Items from a dataset

- - - -

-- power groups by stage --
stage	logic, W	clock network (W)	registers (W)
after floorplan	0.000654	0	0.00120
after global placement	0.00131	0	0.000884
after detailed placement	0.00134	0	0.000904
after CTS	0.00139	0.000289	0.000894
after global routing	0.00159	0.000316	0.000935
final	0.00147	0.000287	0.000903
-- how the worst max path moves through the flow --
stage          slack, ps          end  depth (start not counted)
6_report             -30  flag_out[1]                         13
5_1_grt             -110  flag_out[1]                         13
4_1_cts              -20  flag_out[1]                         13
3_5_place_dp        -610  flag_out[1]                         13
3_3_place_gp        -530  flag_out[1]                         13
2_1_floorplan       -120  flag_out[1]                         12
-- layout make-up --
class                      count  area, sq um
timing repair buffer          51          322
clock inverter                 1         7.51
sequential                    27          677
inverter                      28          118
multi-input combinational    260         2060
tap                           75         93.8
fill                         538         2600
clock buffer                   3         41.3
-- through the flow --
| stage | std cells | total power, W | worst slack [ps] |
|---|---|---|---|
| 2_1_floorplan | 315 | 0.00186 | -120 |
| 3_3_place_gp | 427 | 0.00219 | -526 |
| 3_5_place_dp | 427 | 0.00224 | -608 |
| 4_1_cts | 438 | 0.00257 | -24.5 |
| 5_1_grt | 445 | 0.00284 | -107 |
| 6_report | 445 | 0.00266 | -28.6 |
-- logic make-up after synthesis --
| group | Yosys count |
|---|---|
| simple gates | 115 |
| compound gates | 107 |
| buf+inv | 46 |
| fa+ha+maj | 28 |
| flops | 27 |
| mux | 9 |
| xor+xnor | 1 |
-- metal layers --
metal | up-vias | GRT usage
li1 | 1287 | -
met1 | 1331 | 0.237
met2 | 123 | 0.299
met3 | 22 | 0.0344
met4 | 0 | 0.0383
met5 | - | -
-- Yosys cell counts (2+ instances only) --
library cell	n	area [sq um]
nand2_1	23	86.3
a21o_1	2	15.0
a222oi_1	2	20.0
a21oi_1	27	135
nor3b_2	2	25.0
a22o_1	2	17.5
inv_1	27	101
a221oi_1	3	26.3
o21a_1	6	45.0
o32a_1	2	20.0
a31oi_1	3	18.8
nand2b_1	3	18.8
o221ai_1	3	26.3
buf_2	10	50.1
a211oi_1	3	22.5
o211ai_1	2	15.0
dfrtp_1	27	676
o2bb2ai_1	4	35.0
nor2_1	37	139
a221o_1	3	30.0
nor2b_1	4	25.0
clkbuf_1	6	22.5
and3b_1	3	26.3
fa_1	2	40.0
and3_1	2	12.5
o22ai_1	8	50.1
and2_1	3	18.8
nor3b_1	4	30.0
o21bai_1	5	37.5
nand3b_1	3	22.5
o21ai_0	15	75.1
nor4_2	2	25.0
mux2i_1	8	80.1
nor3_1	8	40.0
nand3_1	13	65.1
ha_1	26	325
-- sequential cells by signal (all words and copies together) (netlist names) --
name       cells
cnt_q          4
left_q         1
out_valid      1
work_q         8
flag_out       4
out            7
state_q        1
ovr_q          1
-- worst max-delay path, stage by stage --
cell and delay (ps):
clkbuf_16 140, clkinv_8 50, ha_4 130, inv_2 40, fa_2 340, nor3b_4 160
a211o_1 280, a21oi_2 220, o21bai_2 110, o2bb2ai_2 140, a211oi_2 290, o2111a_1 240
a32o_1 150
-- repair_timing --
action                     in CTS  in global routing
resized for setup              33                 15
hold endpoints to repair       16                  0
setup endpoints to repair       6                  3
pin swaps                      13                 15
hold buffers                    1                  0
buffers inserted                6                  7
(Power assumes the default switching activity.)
File: src/rtl/seven_segment_pkg.sv
// Shared seven-segment glyph table and decode helper, reused by single- and
// multi-digit display drivers.
package seven_segment_pkg;

  localparam int unsigned SEG_A = 0;
  localparam int unsigned SEG_B = 1;
  localparam int unsigned SEG_C = 2;
  localparam int unsigned SEG_D = 3;
  localparam int unsigned SEG_E = 4;
  localparam int unsigned SEG_F = 5;
  localparam int unsigned SEG_G = 6;

  // Active-high patterns {g,f,e,d,c,b,a}, indexed by nibble value.
  localparam logic [6:0] SEG_LUT [16] = '{
    7'h3F, 7'h06, 7'h5B, 7'h4F, 7'h66, 7'h6D, 7'h7D, 7'h07,
    7'h7F, 7'h6F, 7'h77, 7'h7C, 7'h39, 7'h5E, 7'h79, 7'h71
  };

  function automatic logic [6:0] hex_to_seg(input logic [3:0] n);
    return SEG_LUT[n];
  endfunction

endpackage

File: src/rtl/seven_segment.sv
// Registered hex-to-seven-segment decoder for one digit; outputs come straight
// from flops, one clock after the nibble is sampled.
module seven_segment
  import seven_segment_pkg::*;
#(
  parameter bit ACTIVE_LOW = 1'b0
) (
  input  logic clk,
  input  logic reset,
  input  logic A,
  input  logic B,
  input  logic C,
  input  logic D,
  output logic a,
  output logic b,
  output logic c,
  output logic d,
  output logic e,
  output logic f,
  output logic g
);

  // All segments dark in the selected polarity.
  localparam logic [6:0] SEG_OFF = ACTIVE_LOW ? '1 : '0;

  logic [6:0] seg_d;
  logic [6:0] seg_q;

  always_comb begin
    seg_d = hex_to_seg({A, B, C, D});
    if (ACTIVE_LOW) begin
      seg_d = ~seg_d;
    end
  end

  always_ff @(posedge clk or posedge reset) begin
    if (reset) begin
      seg_q <= SEG_OFF;
    end else begin
      seg_q <= seg_d;
    end
  end

  assign a = seg_q[SEG_A];
  assign b = seg_q[SEG_B];
  assign c = seg_q[SEG_C];
  assign d = seg_q[SEG_D];
  assign e = seg_q[SEG_E];
  assign f = seg_q[SEG_F];
  assign g = seg_q[SEG_G];

endmodule

File: config.mk
export PLATFORM = sky130hd
export DESIGN_NAME = seven_segment
export DESIGN_NICKNAME = d
export VERILOG_FILES = /design/src/rtl/seven_segment_pkg.sv /design/src/rtl/seven_segment.sv
export SDC_FILE = /design/constraint.sdc
export NUM_CORES = 1
export LEC_CHECK = 0
export BUFFER_PORTS_ARGS = -buffer_cell sky130_fd_sc_hd__buf_2
export CORE_AREA = 4 4 41 43
export CTS_BUF_LIST = sky130_fd_sc_hd__clkbuf_16
export CTS_CLUSTER_DIAMETER = 40
export DETAILED_ROUTE_END_ITERATION = 6
export DIE_AREA = 0 0 45 47
export GPL_ROUTABILITY_DRIVEN = 0
export MAX_ROUTING_LAYER = met4
export PLACE_DENSITY = 0.63
export RECOVER_POWER = 100
export SLEW_MARGIN = 15
export SYNTH_ARGS = -nofsm -noshare
export SYNTH_HDL_FRONTEND = slang
export SYNTH_SLANG_ARGS = --single-unit
File: constraint.sdc
create_clock -name clk -period 0.85 [get_ports clk]
set_input_delay 0.085 -clock clk [delete_from_list [all_inputs] [get_ports clk]]
set_output_delay 0.085 -clock clk [all_outputs]
set_load 0.01 [all_outputs]
==> results.cfg <==
[outcome]
status = completed

[power]
p_seq_share_pct = 26.5
power_leakage_nw = 0.342
comb_power_share_pct = 17.7
clkPwrFrac_pct = 55.8
power_density_mw_per_mm2 = 1840
ir_worst_vdd_uv = 858
p_switching_mw = 0.295
p_int_mw = 1.10
switching_share_pct = 21.2

[sta]
hold_slack_ns = 0.238
rsz0062_at_grt = false
max-slew-margin-rel_pct = 83.4
tightest_slew_ns = 0.249
fin_crit_sh_pct = 96.3
max_freq_ghz = 1.22
hold_viol = 0
setup_tns_ns = 0
setup_violations = 0
fin_crit_ns = 0.818
report.final.slew_viol_count = 0

[job]
drv_cap = 0

[synthesis]
synth.area.top_cells = dfrtp_1 (38%), ha_1 (19%), mux2_2 (7.3%)
synth.distinct_cells = 18
syn_avg_cell_area_um2 = 11.3
yosys_warnings = 0
synth_cells = 41
ys_seq_area_share_pct = 37.9
ys_seq_elements = 7
syn-num-nets = 54
netlist_area_um2 = 462
synth_top_area_cell = dfrtp_1
synth.top_cell.area_share_pct = 37.9

[place]
hpwl_um = 726
place_area_um2 = 652
portBuffers = 12
dpl.cell_count = 74

[drt]
drt_iter0_markers = 3
viasPerCell = 4.73
drc = 0
dr.pass1.iters = 2
avgRoutedWirePerCell_um = 11.4
routed_wl_um = 899
via_count = 374
antenna_left = 0

[global_route]
grt_pass1_vias = 362
antenna_found_initial = 0
track_usage_pct = 10.7
overflow = 0
grt_max_degree = 9
grt_pass1_wl_um = 1520

[clock_tree]
post-cts-setup-buffers = 0
cts_tree = built
root_buffer = clkbuf_16
cts_sinks = 7
ctsHtreeMaxLevel = 1
clk_pin_slew_ns = 0.03
cts_buffers = 3
clockBufferDepth = 2

[worst_setup_path]
crit_required_ns = 0.95
cp-start-kind = primary input
crit_path_start = D
worstPathMaxFanout = 4
endpoint_kind = flop
arrival_ns = 0.91
critPathKind = in2reg

[min_path]
holdPathStages = 3
hold_path.class = in2reg
min_delay_worst_endpoint = seg_q[5]$_DFF_PP0_
min-delay-start = B

[cells_and_area]
final_cells = 79
top_register = seg_q
area_growth_pct = 64.2
design_area_um2 = 758
fillCellCount = 110
utilization_pct = 58.3
mostFrequentLayoutCells = dfrtp_1 (7), inv_1 (5), clkbuf_1 (5), buf_4 (5)
largest_register_ff_count = 7
antenna_cells_inserted = 0
layout-drive-gt1-share_pct = 48.4
top_regs = seg_q (7)
nets = 78
layout_commonest_cell = dfrtp_1

[floorplanning]
io_pins = 13
dieArea_mm2 = 0.00212
core-area_mm2 = 0.00130
initial_core_util_pct = 35.5
die_w_um = 45
die_h_um = 47
rows = 13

- - - -

WHAT THE EXERCISE ASKS:
Your answer should be the lines above that contain the word "endpoints", copied out.

SOLUTION FOR THIS EXERCISE:
hold endpoints to repair       16                  0
setup endpoints to repair       6                  3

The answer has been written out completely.